• [ASSIGNMENT]: Below this sentence is a listing; return exactly its lines from the one with "where Q is the" to the one with "f = f.replace('+', '", both kept, and nothing more.

BEGIN

Source: an optimization exercise on an open RTL-to-GDS flow (aim: small area). Production flows keep margins and buffers that such runs may drop. Function was checked by simulation only, so behaviour that the tests miss may differ from the original. No activity file was given, so power comes from the tool's default toggle rates.

==> flow/design.v <==
module rdm630_core (
    input  wire         clk,
    input  wire         rst,         
    input  wire         rx_valid,
    input  wire [7:0]   rx_data,
    output wire         rx_ready,
    input  wire         eval,
    output wire         res_valid,
    output wire [1:0]   res,
    output wire         fvalid,
    output wire [111:0] frame,
    output wire         xst,
    output wire [39:0]  card,
    output wire [7:0]   csum,
    output wire [7:0]   p6
);
    localparam integer FRAME_LEN = 14;
    reg [4:0]   kc;
    reg         in_frame;
    reg         pfx_ok;                  
    reg [111:0] sr;                      
    reg [111:0] frame_q;                 
    reg         fvalid_q;
    localparam [4:0] K0 = 5'd2;          
    localparam [4:0] K1 = 5'd3;          
    wire c_ge14 = kc[4];                           
    wire c_16   = kc[4] & kc[1];                   
    wire c_ge15 = kc[4] & (kc[1] | kc[0]);         
    wire c_14   = kc[4] & ~kc[1] & ~kc[0];         
    wire c_13   = ~kc[4] & (kc[3:0] == 4'hF);      
    assign rx_ready = ~c_16 & ~rst;
    wire rx_fire  = rx_valid & rx_ready;
    wire ctl_char = (rx_data[7:2] == 6'd0) & rx_data[1];
    wire is_start = ctl_char & ~rx_data[0];
    wire is_end   = ctl_char &  rx_data[0];
    wire is_hex   = ((rx_data[7:4] == 4'h3) & (rx_data[3:0] <= 4'h9)) |
                    ((rx_data[7:4] == 4'h4) & (rx_data[3:0] >= 4'h1) &
                                              (rx_data[3:0] <= 4'h6));
    wire start  = rx_fire & is_start;
    wire append = rx_fire & in_frame & ~is_start;
    wire take   = start | append;        
    wire [4:0] kc_rx       = start ? K1 : append ? kc + 5'd1 : kc;
    wire       in_frame_rx = start | (in_frame & ~(rx_fire & is_end));
    wire       ok_rx       = start | (pfx_ok & ~(append & ~(c_13 ? is_end : is_hex)));
    wire [111:0] sr_rx = take ? {sr[103:0], rx_data} : sr;
    wire do_eval = eval & ~rst;
    wire len_full = ~start & (append ? c_13 : c_14);
    wire len_over = ~start & (append ? c_ge14 : c_ge15);
    assign res_valid = do_eval;
    assign res = {len_over | (len_full & ~ok_rx), len_over | (len_full & ok_rx)};
    wire clr = do_eval & (len_full | len_over);
    always @(posedge clk) begin
        if (rst) begin
            kc       <= K0;
            in_frame <= 1'b0;
            fvalid_q <= 1'b0;
        end else begin
            kc       <= clr ? K0 : kc_rx;
            in_frame <= in_frame_rx;
            if (clr)
                fvalid_q <= len_full & ok_rx;
        end
    end
    always @(posedge clk) begin
        if (clr)
            pfx_ok <= 1'b0;
        else
            pfx_ok <= ok_rx;
    end
    always @(posedge clk)
        sr <= sr_rx;
    always @(posedge clk) begin
        if (rst)
            frame_q <= 112'd0;
        else if (do_eval & len_full)
            frame_q <= sr_rx;
    end
    assign fvalid = fvalid_q;
    assign xst    = ~fvalid_q;
    assign frame  = frame_q;
    function [3:0] hexval;
        input [7:0] c;
        begin
            hexval[3] = c[6] | c[3];
            hexval[2] = c[2] | (c[6] & c[1] & c[0]);
            hexval[1] = c[1] ^ (c[6] & c[0]);
            hexval[0] = c[0] ^ c[6];
        end
    endfunction
    wire [7:0] pair [0:5];
    genvar g;
    generate
        for (g = 0; g < 6; g = g + 1) begin : g_pair
            assign pair[g] = {hexval(frame_q[111-8*(1+2*g) -: 8]),
                              hexval(frame_q[111-8*(2+2*g) -: 8])};
        end
        for (g = 0; g < 5; g = g + 1) begin : g_card
            assign card[39-8*g -: 8] = pair[g];
        end
    endgenerate
    assign csum = pair[0] ^ pair[1] ^ pair[2] ^ pair[3] ^ pair[4];
    assign p6   = pair[5];
endmodule
==> flow/flow/run.sh <==
#!/bin/bash
# Layout flow:
#  1. the standard synthesis, unchanged (standard.sh synth).
#  2. Gate-level area recovery on that netlist; every flip-flop instance is
#     kept as it is (same name, same cell, same connections):
#     a. fdmap.py rebuilds the hold / hold-and-clear select in front of each
#        plain flip-flop as one o22a / a22o gate with a shared inverted
#        select (or shared nor of select and clear);
#     b. Yosys/ABC re-maps the rest of the combinational cells for area.
#  3. The rest of the standard ORFS flow, except that the port buffers use the
#     smallest buffer cell, and clock tree synthesis clusters more sinks per
#     leaf buffer and adds no dummy loads.
# Each tool's output goes to a log file of its own in this folder.
set -euo pipefail
here=$(pwd)
R=$here/orfs/results/${FLOW_PLATFORM}/rdm630_core/base
LIB=$FLOW_HOME/platforms/${FLOW_PLATFORM}/lib/sky130_fd_sc_hd__tt_025C_1v80.lib

bash standard.sh synth > log_1_synth.log 2>&1

# --- gate-level area recovery ---
cp "$R/1_2_yosys.v" "$here/std_synth.v"
python3 flow/fdmap.py "$LIB" "$here/std_synth.v" "$here/fdmapped.v" > log_2a_fdmap.log 2>&1
python3 flow/mkmap.py "$LIB" > "$here/cellmap.v"
DU=$(sed -n '/^export DONT_USE_CELLS += /,/^$/p' "$FLOW_HOME/platforms/${FLOW_PLATFORM}/config.mk" \
     | tr -s ' \\\t' '\n' | grep '^sky130' | sort -u | sed 's/^/-dont_use /' | tr '\n' ' ')
cat > "$here/remap.ys" <<EOS
read_liberty -lib $LIB
read_verilog $here/fdmapped.v
hierarchy -top $FLOW_TOP
select -set tm $FLOW_TOP/c:* $FLOW_TOP/c:fdm_* %d
techmap -map $here/cellmap.v @tm
techmap
opt -fast -purge
abc -liberty $LIB $DU -script $here/flow/remap.abc
opt_clean -purge
rename -enumerate -pattern rmw_% w:\$*
rename -enumerate -pattern rmc_% c:\$*
stat -liberty $LIB
write_verilog -noattr -nohex -nodec $here/remapped.v
EOS
yosys -s "$here/remap.ys" > log_2b_remap.log 2>&1
cp "$here/remapped.v" "$R/1_2_yosys.v"
rm -f "$R/1_synth.odb" "$R/1_synth.sdc"

bash standard.sh \
  "BUFFER_PORTS_ARGS=-buffer_cell sky130_fd_sc_hd__buf_1" \
  "CTS_ARGS=-sink_clustering_enable -repair_clock_nets -dont_use_dummy_load -sink_clustering_size 20 -sink_clustering_max_diameter 60 -buf_list {sky130_fd_sc_hd__clkbuf_4 sky130_fd_sc_hd__clkbuf_8}" \
  finish > log_3_layout.log 2>&1
==> flow/flow/fdmap.py <==
#!/usr/bin/env python3
"""Re-map the select logic in front of plain flip-flops.

Reads a flat gate-level netlist written by Yosys (one module), finds each
sky130 dfxtp flip-flop whose D input is a small exclusive cone computing
    D = S ? X : Q            (hold unless S)            or
    D = S ? X : (Q & ~R)     (hold unless S, clear on R)
where Q is the flip-flop's own output, and rebuilds that cone as
    o22a(Q, S, X, ~S)        with one shared inverter per S, or
    a22o(Q, ~(S|R), X, S)    with one shared nor2 per (S, R).
The new cells are named fdm_*; everything else is left as it is.
usage: fdmap.py LIBERTY IN.v OUT.v
"""
import re, sys, itertools

lib_path, in_path, out_path = sys.argv[1:4]
P = 'sky130_fd_sc_hd__'

# ---- liberty functions -------------------------------------------------
lib = open(lib_path).read()
funcs = {}          # cell -> {outpin: (inputs, pyexpr)}
for m in re.finditer(r'\n\s*cell\s*\(\s*"?(\w+)"?\s*\)\s*\{', lib):
    name = m.group(1)
    i = m.end(); d = 1
    while d:
        c = lib[i]
        d += (c == '{') - (c == '}')
        i += 1
    body = lib[m.end():i]
    if re.search(r'\b(ff|latch|statetable)\s*\(', body):
        continue
    ins, outs = [], {}
    for pm in re.finditer(r'\n\s*pin\s*\(\s*"?(\w+)"?\s*\)\s*\{', body):
        j = pm.end(); d = 1
        while d:
            c = body[j]
            d += (c == '{') - (c == '}')
            j += 1
        pb = body[pm.end():j]
        dm = re.search(r'direction\s*:\s*"?(\w+)"?', pb)
        fm = re.search(r'\bfunction\s*:\s*"([^"]*)"', pb)
        if dm and dm.group(1) == 'input':
            ins.append(pm.group(1))
        elif dm and dm.group(1) == 'output' and fm:
            f = fm.group(1).replace('!', ' not ').replace('*', ' and ').replace('&', ' and ')
            f = f.replace('+', ' or ').replace('|', ' or ').replace('^', ' != ')
            outs[pm.group(1)] = f
    if outs:
        funcs[name] = (ins, outs)

def cell_eval(typ, pin, vals):
    ins, outs = funcs[typ]
    env = {p: bool(vals[p]) for p in ins}
    return bool(eval(outs[pin], {}, env))

# ---- netlist -----------------------------------------------------------
src = open(in_path).read()
inst_re = re.compile(r'^(\s*)(' + P + r'\w+)\s+(\S+)\s*\((.*?)\);\n', re.S | re.M)
insts = []
for m in inst_re.finditer(src):
    pins = {p: n.strip() for p, n in re.findall(r'\.(\w+)\(([^()]*)\)', m.group(4))}
    insts.append({'type': m.group(2), 'name': m.group(3), 'pins': pins, 'span': m.span()})

driver = {}
loads = {}
for k, c in enumerate(insts):
    for p, n in c['pins'].items():
        if c['type'] in funcs and p in funcs[c['type']][1]:
            driver[n] = (k, p)
        elif re.match(P + r'(e?dfx|df)', c['type']) and p == 'Q':
            driver[n] = (k, p)
        else:
            loads.setdefault(n, []).append((k, p))
ports = set(re.findall(r'^\s*output\s+(?:\[[^\]]*\]\s*)?(\S+);', src, re.M))

def fanout(net):
    base = net.split('[')[0].strip()
    return len(loads.get(net, [])) + (1 if base in ports else 0)

def comb(k):
    return insts[k]['type'] in funcs and len(funcs[insts[k]['type']][1]) == 1

replaced = set()
new_cells = []
shared = {}
counter = itertools.count()

def shared_cell(kind, key, make):
    if (kind, key) not in shared:
        shared[(kind, key)] = make()
    return shared[(kind, key)]

def canon(net):
    # follow plain buffers back to the net they copy
    seen = 0
    while net in driver and seen < 20:
        k, p = driver[net]
        if not re.match(P + r'(clk)?buf_\d+$', insts[k]['type']):
            break
        net = insts[k]['pins']['A']
        seen += 1
    return net

def new_net():
    return 'fdm_n%d' % next(counter)

n_sel = n_clr = 0
for fk, f in enumerate(insts):
    if not re.match(P + r'dfxtp_\d$', f['type']):
        continue
    q, d = f['pins']['Q'], f['pins']['D']
    if d not in driver or not comb(driver[d][0]):
        continue
    # exclusive cone: D's driver plus single-fanout comb drivers of its inputs
    root = driver[d][0]
    if root in replaced:
        continue
    cone = [root]
    for p, n in insts[root]['pins'].items():
        if p in funcs[insts[root]['type']][1]:
            continue
        if n in driver and comb(driver[n][0]) and fanout(n) == 1 and driver[n][0] not in replaced:
            sub = driver[n][0]
            if len(funcs[insts[sub]['type']][0]) <= 2:
                cone.append(sub)
    outs_in_cone = {insts[k]['pins'][list(funcs[insts[k]['type']][1])[0]] for k in cone}
    leaves = []
    for k in cone:
        for p in funcs[insts[k]['type']][0]:
            n = insts[k]['pins'][p]
            if n not in outs_in_cone and n not in leaves:
                leaves.append(n)
    if q not in leaves or len(leaves) > 4:
        continue

    def f_eval(assign):
        vals = dict(assign)
        # evaluate cone bottom-up (subs first, root last)
        for k in cone[1:] + [root]:
            typ = insts[k]['type']
            op = list(funcs[typ][1])[0]
            vals[insts[k]['pins'][op]] = cell_eval(typ, op,
                {p: vals[insts[k]['pins'][p]] for p in funcs[typ][0]})
        return vals[d]

    table = {}
    for bits in itertools.product([0, 1], repeat=len(leaves)):
        table[bits] = f_eval(zip(leaves, bits))
    others = [n for n in leaves if n != q]

    def matches(fn):
        for bits, v in table.items():
            env = dict(zip(leaves, bits))
            if fn(env) != v:
                return False
        return True

    done = False
    if len(others) == 2:
        for s, x in itertools.permutations(others):
            for inv in (False, True):
                if matches(lambda e: e[x] if (e[s] != inv) else e[q]):
                    s = canon(s)
                    if not inv:
                        ns = shared_cell('inv', s, lambda: (new_net(),))[0]
                        sel, nsel = s, ns
                    else:
                        sel, nsel = shared_cell('inv', s, lambda: (new_net(),))[0], s
                    # D = sel ? x : q  =  (q | sel) & (x | ~sel)
                    new_cells.append(('o22a_1', {'A1': q, 'A2': sel, 'B1': x, 'B2': nsel, 'X': d}))
                    done = True; n_sel += 1
                    break
            if done:
                break
    elif len(others) == 3:
        for s, x, r in itertools.permutations(others):
            for sinv, rinv in itertools.product((False, True), repeat=2):
                if matches(lambda e: e[x] if (e[s] != sinv) else (e[q] and (e[r] == rinv))):
                    if sinv or rinv:
                        continue  # not needed for the designs at hand
                    s, r = canon(s), canon(r)
                    hold = shared_cell('nor', (s, r), lambda: (new_net(),))[0]
                    new_cells.append(('a22o_1', {'A1': q, 'A2': hold, 'B1': x, 'B2': s, 'X': d}))
                    done = True; n_clr += 1
                    break
            if done:
                break
    if done:
        replaced.update(cone)

# shared helper cells
for (kind, key), (net,) in shared.items():
    if kind == 'inv':
        new_cells.append(('clkinv_1', {'A': key, 'Y': net}))
    else:
        s, r = key
        new_cells.append(('nor2_1', {'A': s, 'B': r, 'Y': net}))

# ---- write ---------------------------------------------------------------
out = []
pos = 0
for k, c in enumerate(insts):
    a, b = c['span']
    out.append(src[pos:a])
    if k not in replaced:
        out.append(src[a:b])
    pos = b
tail = src[pos:]
decl = ''.join('  wire %s;\n' % net for (net,) in shared.values())
body = ''
for i, (typ, pins) in enumerate(new_cells):
    body += '  %s%s fdm_c%d (%s);\n' % (P, typ, i, ', '.join('.%s(%s)' % (p, n + ' ' if n.startswith('\\') else n) for p, n in pins.items()))
tail = tail.replace('endmodule', decl + body + 'endmodule', 1)
text = ''.join(out) + tail
open(out_path, 'w').write(text)
print('fdmap: %d hold selects, %d hold/clear selects, %d shared cells, %d cells removed'
      % (n_sel, n_clr, len(shared), len(replaced)))
==> flow/flow/mkmap.py <==
import re,sys
lib=open(sys.argv[1]).read()
out=[]
# split into cells
for m in re.finditer(r'\n\s*cell\s*\(\s*"?(\w+)"?\s*\)\s*\{', lib):
    name=m.group(1)
    start=m.end(); depth=1; i=start
    while depth:
        c=lib[i]
        if c=='{': depth+=1
        elif c=='}': depth-=1
        i+=1
    body=lib[start:i]
    if re.search(r'\b(ff|latch|statetable)\s*\(',body): continue
    pins=[]
    for pm in re.finditer(r'\n\s*pin\s*\(\s*"?(\w+)"?\s*\)\s*\{',body):
        ps=pm.end(); d=1; j=ps
        while d:
            c=body[j]
            if c=='{': d+=1
            elif c=='}': d-=1
            j+=1
        pb=body[ps:j]
        dm=re.search(r'direction\s*:\s*"?(\w+)"?',pb)
        fm=re.search(r'\bfunction\s*:\s*"([^"]*)"',pb)
        pins.append((pm.group(1),dm.group(1) if dm else None,fm.group(1) if fm else None))
    outs=[p for p in pins if p[1]=='output']
    if not outs or any(p[2] is None for p in outs): continue
    ins=[p for p in pins if p[1]=='input']
    lines=[f"module {name}({', '.join(p[0] for p in ins+outs)});"]
    for p in ins: lines.append(f"  input {p[0]};")
    for p in outs:
        f=p[2].replace('!','~').replace('*','&').replace('+','|')
        f=re.sub(r"(\w+)'",r"(~\1)",f)
        assert re.fullmatch(r"[\w\s~&|^()]*",f),(name,f)
        lines.append(f"  output {p[0]};\n  assign {p[0]} = {f};")
    lines.append("endmodule")
    out.append("\n".join(lines))
print("\n".join(out))
==> flow/flow/remap.abc <==
strash
&get -n
&deepsyn -T 30
&put
dch -f
amap -m
==> flow/standard.sh <==
#!/bin/bash
# synth_recipe.tcl (not shown) runs the flow's synth.tcl, then flattens the netlist and writes it again
# the make line also repeats each setting of config.mk as NAME=value (left out here)
make -C /OpenROAD-flow-scripts/flow DESIGN_CONFIG=/design/flow/config.mk WORK_HOME=/design/flow/orfs CLKGATE_MAP_FILE= SYNTH_SCRIPT=/design/flow/synth_recipe.tcl "${@:-finish}"
==> flow/config.mk <==
export PLATFORM = sky130hd
export DESIGN_NAME = rdm630_core
export DESIGN_NICKNAME = rdm630_core
export VERILOG_FILES = /design/flow/design.v
export SDC_FILE = /design/flow/constraint.sdc
export NUM_CORES = 4
export LEC_CHECK = 0
export CAP_MARGIN = 0
export CORE_MARGIN = 2
export CORE_UTILIZATION = 65
export SLEW_MARGIN = 0
==> flow/constraint.sdc <==
create_clock -name core_clock -period 10.0 [get_ports {clk}]
set_input_delay 2.0000 -clock core_clock [delete_from_list [all_inputs] [get_ports {clk}]]
set_output_delay 2.0000 -clock core_clock [all_outputs]
set_load 0.01 [all_outputs]
==> impl_metrics.csv, run 1 <==
group,metric,value,unit
global_route,overflow,0,
global_route,antenna_found_initial,0,
finish,post-route-util,76.4,%
routing,wl,17300,um
routing,ant_nets,0,
floorplan,fp.dieArea,12600,um2
min_path,hold_depth,2,
clock_tree,numCtsBuffers,15,
min_path,min_to,"frame_q[0]$_SDFFE_PP0P_",
routing,vias,6114,
routing,detail_route.vias_per_cell,6.01,
placement,place_hpwl,11600,um
min_path,timing.hold.worst.class,"reg2reg",
critical_path,cp-end-kind,"primary output",
finish,instances_no_fill,1017,
critical_path,required,8000,ps
logic_synthesis,yosys_warnings,1,
finish,fin_nets,888,
floorplan,boundaryPins,186,
critical_path,r2r_end,"frame_q[22]$_SDFFE_PP0P_",
pwr,seq_power_share,68.3,%
sta,tns,0,ps
routing,dr.pass1.iters,7,
pwr,p_sw_share,21.1,%
floorplan,fp.dieW,112,um
pwr,switchingPower,0.000298,W
floorplan,die_h,112,um
critical_path,cp_max_fo,5,
clock_tree,postCtsSetupBuffers,0,
finish,areaGrowthSynthToFinish,14.8,%
routing,wl_per_cell,17.0,um
pwr,clockPowerShare,27.9,%
clock_tree,cts_buffer_depth,3,
critical_path,r2r_cells,15,
placement,placedCellCount,1002,
pwr,p_leak,3.19,nW
critical_path,max_stage_delay,560,ps
outcome,status,"timing/DRC/antenna clean",
clock_tree,cts.clk_slew.worst_paths,110,ps
sta,setup_violations,0,
clock_tree,cts_htree_levels,1,
finish,nFillCells,835,
sta,min_period,6380,ps
sta,hold_viol,0,
sta,rsz0062_at_grt,"false",
finish,post_route_cells_drive_above_1_share,2.52,%
placement,gp_congestion,0.935,
clock_tree,cts.sinks,232,
critical_path,critical_path.top_delay_family,"simple AND/OR/NAND/NOR gates",
clock_tree,hold_buffers,0,
clock_tree,clkLatencyLatePin,480,ps
routing,drt_iter0_drc,465,
critical_path,worstSetupStartpointType,"input port",
pwr,internal_power,0.00112,W
logic_synthesis,syn-instance-count,671,
logic_synthesis,synth_area,7600,um2
sta,final_max_slew_viol_count,0,
pwr,comb_power_share,3.8,%
critical_path,timing.critical_path.buf_inv,3,
critical_path,crit_type,"in2out",
global_route,grt_first_pass_wirelength,27900,um
critical_path,cp_slowest_cell,"or4_1",
pwr,peakVddDrop,0.000145,V
global_route,grt_max_degree,114,
sta,worstMarginPinSlew,1200,ps
routing,drc,0,
floorplan,num_rows,39,
sta,skew,29.8,ps
clock_tree,cts_resized,0,
global_route,grt_usage,26.3,%
finish,antenna_cells,0,
logic_synthesis,synth_area_per_cell,11.3,um2
pwr,powerDensity,162,nW/um2
run,cap_violations,0,
clock_tree,root_buffer,"clkbuf_8",
floorplan,start_util,66.6,%
sta,slew_headroom,19.9,%
placement,io_buffers,185,
floorplan,coreArea,11400,um2
min_path,hp-start,"frame_q[0]$_SDFFE_PP0P_",
clock_tree,cts_tree,"built",
global_route,grt_pass1_vias,5570,
critical_path,arrival,4380,ps
critical_path,r2r-start,"kc[1]$_SDFFE_PP1P_",
critical_path,r2r_slack,5870,ps
logic_synthesis,syn-num-nets,683,
sta,timing.final.crit_share,63.8,%
critical_path,path_cells,"buf_1 -> or4_1 -> nor4b_1 -> nand3_1 -> nor2_1 -> clkinv_1 -> o21ai_0 -> nor2_1 -> buf_1",
sta,max_clock_freq,157,MHz
==> worst min-delay path, cell delays in order, from the launching register on <==
cell and delay (ps):
dfxtp_1 330, clkinv_1 40, o31ai_1 60
==> metal layers <==
layer,up-vias,GRT usage [%],routed length (um)
met1,2905,37.6,7810
met3,25,4.81,1090
met4,0,6.75,337
li1,2977,-,-
met2,207,41.8,8020
met5,-,0,0
==> state kept, by name, indices dropped and copies added (netlist names) <==
name and cells:
sr 112, pfx_ok 1, frame_q 112, in_frame 1
fvalid_q 1, kc 5
==> how the worst max path moves through the flow <==
stage / cells past startpoint / from / slack, ps / endpoint
global route: 9 / rx_data[4] / 3370 / res[1]
CTS: 9 / rx_data[4] / 3670 / res[1]
global placement: 9 / rx_data[3] / 3830 / res[1]
finish: 9 / rx_data[4] / 3620 / res[1]
floorplan: 14 / rst / 790 / frame_q[100]$_SDFFE_PP0P_
detailed placement: 9 / rx_data[4] / 3680 / res[1]
==> cell usage in the layout, fill, tap and decap left out, types with 2 or more instances in the layout <==
| cell type | n |
|---|---|
| nand3_1 | 3 |
| nor3_1 | 2 |
| o22a_1 | 111 |
| o21a_1 | 4 |
| clkbuf_8 | 15 |
| nor2b_1 | 3 |
| clkinv_1 | 45 |
| a21oi_1 | 29 |
| buf_4 | 3 |
| buf_1 | 185 |
| or2_0 | 9 |
| o22ai_1 | 13 |
| o21ai_0 | 18 |
| nor2_1 | 52 |
| xor2_1 | 4 |
| nand2_1 | 23 |
| dfxtp_1 | 232 |
| a22o_1 | 111 |
==> power groups by stage <==
stage | combinational, W | clock, W | sequential (W)
after global routing | 0.0000579 | 0.000437 | 0.000972
after global placement | 0.0000501 | 0 | 0.000987
after CTS | 0.0000528 | 0.000406 | 0.000968
after detailed placement | 0.0000528 | 0 | 0.000989
after floorplan | 0.0000418 | 0 | 0.000985
final | 0.0000532 | 0.000395 | 0.000968
==> area by class of cell <==
class	count	area [um2]	area share [%]
flip-flops and latches	232	4640	53.2
multi-input cells	393	2810	32.2
repair buffers	188	717	8.21
clock buffers	15	206	2.37
well taps	143	179	2.05
inverters	46	175	2.01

END

• [SOLVED EXERCISE]:
where Q is the flip-flop's own output, and rebuilds that cone as
    o22a(Q, S, X, ~S)        with one shared inverter per S, or
    a22o(Q, ~(S|R), X, S)    with one shared nor2 per (S, R).
The new cells are named fdm_*; everything else is left as it is.
usage: fdmap.py LIBERTY IN.v OUT.v
"""
import re, sys, itertools

lib_path, in_path, out_path = sys.argv[1:4]
P = 'sky130_fd_sc_hd__'

# ---- liberty functions -------------------------------------------------
lib = open(lib_path).read()
funcs = {}          # cell -> {outpin: (inputs, pyexpr)}
for m in re.finditer(r'\n\s*cell\s*\(\s*"?(\w+)"?\s*\)\s*\{', lib):
    name = m.group(1)
    i = m.end(); d = 1
    while d:
        c = lib[i]
        d += (c == '{') - (c == '}')
        i += 1
    body = lib[m.end():i]
    if re.search(r'\b(ff|latch|statetable)\s*\(', body):
        continue
    ins, outs = [], {}
    for pm in re.finditer(r'\n\s*pin\s*\(\s*"?(\w+)"?\s*\)\s*\{', body):
        j = pm.end(); d = 1
        while d:
            c = body[j]
            d += (c == '{') - (c == '}')
            j += 1
        pb = body[pm.end():j]
        dm = re.search(r'direction\s*:\s*"?(\w+)"?', pb)
        fm = re.search(r'\bfunction\s*:\s*"([^"]*)"', pb)
        if dm and dm.group(1) == 'input':
            ins.append(pm.group(1))
        elif dm and dm.group(1) == 'output' and fm:
            f = fm.group(1).replace('!', ' not ').replace('*', ' and ').replace('&', ' and ')
            f = f.replace('+', ' or ').replace('|', ' or ').replace('^', ' != ')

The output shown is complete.